▸ **EXERCISE DIRECTIONS**
Select from the records below every line that has the word "setup" in it.

[PROVIDED RECORDS — start]

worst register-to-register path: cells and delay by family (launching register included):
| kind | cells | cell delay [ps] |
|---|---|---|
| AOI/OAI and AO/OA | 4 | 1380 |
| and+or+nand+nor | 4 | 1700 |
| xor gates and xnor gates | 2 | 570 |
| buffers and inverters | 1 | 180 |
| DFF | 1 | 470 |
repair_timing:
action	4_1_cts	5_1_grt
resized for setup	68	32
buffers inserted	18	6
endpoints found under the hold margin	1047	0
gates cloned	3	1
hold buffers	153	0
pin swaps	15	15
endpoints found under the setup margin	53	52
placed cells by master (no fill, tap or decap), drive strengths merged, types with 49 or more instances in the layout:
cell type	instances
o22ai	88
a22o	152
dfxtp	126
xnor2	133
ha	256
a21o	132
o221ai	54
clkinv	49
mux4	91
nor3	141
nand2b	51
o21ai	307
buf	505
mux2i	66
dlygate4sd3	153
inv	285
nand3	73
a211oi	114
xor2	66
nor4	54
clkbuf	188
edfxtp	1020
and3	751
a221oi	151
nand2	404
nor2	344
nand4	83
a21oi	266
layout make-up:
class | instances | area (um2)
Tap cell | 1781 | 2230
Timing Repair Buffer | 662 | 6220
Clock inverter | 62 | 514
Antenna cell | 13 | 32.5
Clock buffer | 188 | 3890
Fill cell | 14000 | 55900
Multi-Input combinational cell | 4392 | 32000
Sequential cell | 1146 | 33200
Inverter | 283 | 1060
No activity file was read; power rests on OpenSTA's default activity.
--- src/rtl/rspc_defines.svh ---
// constants for the reset, strap and park control block
`ifndef RSPC_DEFINES_SVH
`define RSPC_DEFINES_SVH

`define RSPC_CLK_PERIOD_NS    50
`define RSPC_STRAP_DELAY_NS   1500
// sample delay in cycles; a nominal figure, so exact division
`define RSPC_STRAP_CYCLES     (`RSPC_STRAP_DELAY_NS / `RSPC_CLK_PERIOD_NS)
`define RSPC_STRAP_WIDTH      8
`define RSPC_STRAP_RESET      8'h00
`define RSPC_CNT_WIDTH        6
`define RSPC_PARK_CYCLES      16

`endif

--- src/rtl/rspc_pkg.sv ---
// types for the reset, strap and park control block
package rspc_pkg;

   typedef enum logic [2:0]
   {
      RSPC_HELD    = 3'b000,
      RSPC_WAIT    = 3'b001,
      RSPC_CONFIG  = 3'b010,
      RSPC_RUN     = 3'b011,
      RSPC_PARKING = 3'b100,
      RSPC_PARKED  = 3'b101
   } rspc_state_t;

   typedef struct packed
   {
      logic [7:0] data;
      logic [7:0] oe_n;
   } rspc_strap_drive_t;

endpackage : rspc_pkg

--- src/rtl/rspc_park_timer.sv ---
// park duration counter used by the control block
`timescale 1ns/100ps
`include "rspc_defines.svh"

module rspc_park_timer
#(
   parameter int CYCLES = `RSPC_PARK_CYCLES
)
(
   input  wire logic CLK_IN,
   input  wire logic clear_in,
   input  wire logic start_in,
   output logic      done_out
);

   logic [7:0] count;
   logic       running;

   always_ff @(posedge CLK_IN)
   begin
      if (clear_in)
      begin
         count   <= 8'h00;
         running <= 1'b0;
         done_out <= 1'b0;
      end
      else if (start_in && !running && !done_out)
      begin
         count   <= 8'h00;
         running <= 1'b1;
      end
      else if (running)
      begin
         count <= count + 8'h01;
         if (count == 8'(CYCLES - 1))
         begin
            running  <= 1'b0;
            done_out <= 1'b1;
         end
      end
   end

endmodule : rspc_park_timer
[src/hdl/fpc_pkg.sv]
// fpc_pkg: constants, states and carrier structs for the flash power/reset controller
// assumes a 200 MHz system clock; the flash itself is clockless and driven by pins
package fpc_pkg;
	localparam int CLK_PERIOD_NS = 5;
	// recovery, shutdown, pulse, program and access times, as printed
	localparam int READ_RECOVERY_NS = 150;
	localparam int WRITE_RECOVERY_NS = 150;
	localparam int RESET_PULSE_NS = 100;
	localparam int ABORT_SHUTDOWN_US = 22;
	localparam int PROGRAM_MAX_US = 200;
	localparam int WRITE_PULSE_NS = 70;
	localparam int WRITE_HIGH_NS = 30;
	localparam int READ_ACCESS_NS = 70;
	// least times and the abort shutdown time round up, the longest program time rounds down
	localparam int READ_RECOVERY_CYC = (READ_RECOVERY_NS + CLK_PERIOD_NS - 1) / CLK_PERIOD_NS;
	localparam int WRITE_RECOVERY_CYC = (WRITE_RECOVERY_NS + CLK_PERIOD_NS - 1) / CLK_PERIOD_NS;
	localparam int RESET_PULSE_CYC = (RESET_PULSE_NS + CLK_PERIOD_NS - 1) / CLK_PERIOD_NS;
	localparam int ABORT_SHUTDOWN_CYC = (ABORT_SHUTDOWN_US * 1000 + CLK_PERIOD_NS - 1) / CLK_PERIOD_NS;
	localparam int PROGRAM_MAX_CYC = (PROGRAM_MAX_US * 1000) / CLK_PERIOD_NS;
	localparam int WRITE_PULSE_CYC = (WRITE_PULSE_NS + CLK_PERIOD_NS - 1) / CLK_PERIOD_NS;
	localparam int WRITE_HIGH_CYC = (WRITE_HIGH_NS + CLK_PERIOD_NS - 1) / CLK_PERIOD_NS;
	localparam int READ_ACCESS_CYC = (READ_ACCESS_NS + CLK_PERIOD_NS - 1) / CLK_PERIOD_NS;
	localparam int CNT_W = 16;
	localparam logic [15:0] STATUS_READY = 16'h0080;
	localparam logic [15:0] CMD_READ_ARRAY = 16'h00ff;
	localparam logic [7:0] STATUS_READY_BIT = 8'h80;

	// one-hot controller states
	typedef enum logic [6:0] {
		ST_PWRDN = 7'h01,
		ST_RECOVER = 7'h02,
		ST_STANDBY = 7'h04,
		ST_READ = 7'h08,
		ST_WR_LOW = 7'h10,
		ST_WR_HIGH = 7'h20,
		ST_BUSY = 7'h40
	} fpc_state_t;

	// user request toward the flash
	typedef struct packed {
		logic rd;
		logic wr;
		logic [21:0] addr;
		logic [15:0] wdata;
	} fpc_req_t;

	// flash control pins, all active low
	typedef struct packed {
		logic ce_n;
		logic oe_n;
		logic we_n;
		logic reset_powerdown_n;
	} fpc_pins_t;

	// whole controller state
	typedef struct packed {
		fpc_state_t st;
		fpc_pins_t pins;
		logic [CNT_W-1:0] cnt;
		logic [CNT_W-1:0] rd_gap;
		logic [CNT_W-1:0] wr_gap;
		logic [21:0] addr;
		logic [15:0] dq;
		logic dq_drive;
		logic [15:0] rdata;
		logic rvalid;
		logic wdone;
		logic prog_timeout;
		logic aborted;
	} fpc_regs_t;
endpackage
==> config.mk <==
export PLATFORM = sky130hd
export DESIGN_NAME = serial_port
export DESIGN_NICKNAME = d
export VERILOG_FILES = /design/src/common/serial_port_pkg.sv /design/src/rtl/serial_port.sv /design/src/rtl/char_fifo.sv
export VERILOG_INCLUDE_DIRS = /design/src /design/src/common
export SDC_FILE = /design/constraint.sdc
export NUM_CORES = 1
export LEC_CHECK = 0
export BUFFER_PORTS_ARGS = -buffer_cell sky130_fd_sc_hd__buf_2
export CAP_MARGIN = 10
export CORE_MARGIN = 3
export CORE_UTILIZATION = 55
export CTS_BUF_LIST = sky130_fd_sc_hd__clkbuf_4 sky130_fd_sc_hd__clkbuf_8 sky130_fd_sc_hd__clkbuf_16
export DETAILED_ROUTE_END_ITERATION = 6
export PLACE_DENSITY = 0.79
export SYNTH_ARGS = -nofsm -noshare
export SYNTH_HDL_FRONTEND = slang
export SYNTH_SLANG_ARGS = --single-unit
==> constraint.sdc <==
create_clock -name clk_i -period 7.65 [get_ports clk_i]
set_clock_uncertainty 0.1 [all_clocks]
set_input_delay 1.53 -clock clk_i [delete_from_list [all_inputs] [get_ports clk_i]]
set_output_delay 1.53 -clock clk_i [all_outputs]
set_load 0.02 [all_outputs]
==> src/common/serial_port_consts.svh <==
`ifndef SERIAL_PORT_CONSTS_SVH
`define SERIAL_PORT_CONSTS_SVH
// register byte addresses
`define ADR_DATA 12'h00c0
`define ADR_IER 12'h00c4
`define ADR_PORT1 12'h00d0
`define ADR_LCTL 12'h0100
`define ADR_FCTL 12'h0104
`define ADR_MCTL 12'h0108
`define ADR_LSTAT 12'h010c
`define ADR_ISTAT 12'h0110
`define ADR_MSTAT 12'h0114
// line control fields
`define LC_LEN_LSB 0
`define LC_PAR_LSB 3
`define LC_STOP2 6
`define LC_BREAK 7
`define LC_DLAB 8
`define LC_TXADDR 9
// fifo control fields
`define FC_EN 0
`define FC_RXCLR 1
`define FC_TXCLR 2
`define FC_AUTOCTS 3
// modem control fields
`define MC_DTR 0
`define MC_RTS 1
// interrupt status / enable fields
`define IS_RX 0
`define IS_TXE 1
`define IS_LINE 2
`define IS_MODEM 3
// reset values
`define LCTL_RST 10'h0003
`define DIV_RST 16'h0001
`define FCTL_RST 4'h1
// timing: last tick of a bit (16 ticks per bit), start check tick
`define OVS_LAST 4'hf
`define OVS_MID 4'h7
`define FIFO_DEPTH 16
`endif

==> src/common/serial_port_pkg.sv <==
package serial_port_pkg;
  typedef enum logic [2:0] {
    ST_IDLE = 3'h0,
    ST_START = 3'h1,
    ST_DATA = 3'h3,
    ST_PAR = 3'h2,
    ST_STOP = 3'h6
  } line_state_e;
  typedef enum logic [2:0] {
    PAR_NONE = 3'h0,
    PAR_EVEN = 3'h1,
    PAR_ODD = 3'h2,
    PAR_SPACE = 3'h3,
    PAR_MARK = 3'h4,
    PAR_ADDR = 3'h5
  } parity_e;
endpackage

[PROVIDED RECORDS — finish]

▸ **FINAL ANSWER**
resized for setup	68	32
endpoints found under the setup margin	53	52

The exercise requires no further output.